Sheila Fearn (born 3 October 1940 in Leicester) is an English retired actress best known for playing Audrey, the sister of Terry Collier in BBC situation comedies The Likely Lads and Whatever Happened to the Likely Lads?, and also later on as Ann Fourmile, the next door neighbour in the Thames Television sitcom George and Mildred.

Early life
Fearn attended Gateway Girls Grammar School on Elbow Lane in Leicester, which closed in 1960.

Career
On film, Fearn appeared in Billy Liar (1963), Catch Us If You Can (1965) and Time Bandits (1981), as well as the film versions of both The Likely Lads (1976) and George and Mildred (1980).

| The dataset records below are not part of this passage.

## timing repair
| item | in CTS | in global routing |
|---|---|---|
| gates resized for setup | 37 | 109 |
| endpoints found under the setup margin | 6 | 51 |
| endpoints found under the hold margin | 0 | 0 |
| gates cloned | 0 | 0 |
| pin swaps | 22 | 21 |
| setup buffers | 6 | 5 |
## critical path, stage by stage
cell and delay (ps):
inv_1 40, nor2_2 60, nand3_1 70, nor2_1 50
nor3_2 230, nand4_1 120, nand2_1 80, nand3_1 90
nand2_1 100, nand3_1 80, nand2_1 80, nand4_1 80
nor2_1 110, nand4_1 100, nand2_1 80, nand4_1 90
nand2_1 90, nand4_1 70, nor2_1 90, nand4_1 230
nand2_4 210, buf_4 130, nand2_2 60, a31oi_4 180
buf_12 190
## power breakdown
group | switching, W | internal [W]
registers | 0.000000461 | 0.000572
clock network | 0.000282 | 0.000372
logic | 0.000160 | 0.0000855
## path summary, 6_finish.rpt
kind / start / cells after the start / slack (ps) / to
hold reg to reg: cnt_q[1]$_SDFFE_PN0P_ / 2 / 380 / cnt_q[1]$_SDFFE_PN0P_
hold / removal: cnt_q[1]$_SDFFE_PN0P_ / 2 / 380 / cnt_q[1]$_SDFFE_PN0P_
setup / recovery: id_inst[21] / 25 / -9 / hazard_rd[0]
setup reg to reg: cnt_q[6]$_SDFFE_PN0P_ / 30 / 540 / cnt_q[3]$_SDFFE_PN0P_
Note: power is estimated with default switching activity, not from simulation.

Fearn's other television credits include Adam Adamant Lives!, Paul Temple, Crown Court, East of Ipswich by Michael Palin, Emergency – Ward 10, Thriller (1 episode, 1974), Walter, Z-Cars and The Avengers. She also played Freddie, a girlfriend of Ronnie Corbett's character Timothy, in Sorry! She also appeared many times with The Scaffold.

Likely Lads writer Ian La Frenais said of her "she was sexy and funny and she knew John Lennon.  Sheila always found time for everyone, and I now think of her and Audrey with great affection".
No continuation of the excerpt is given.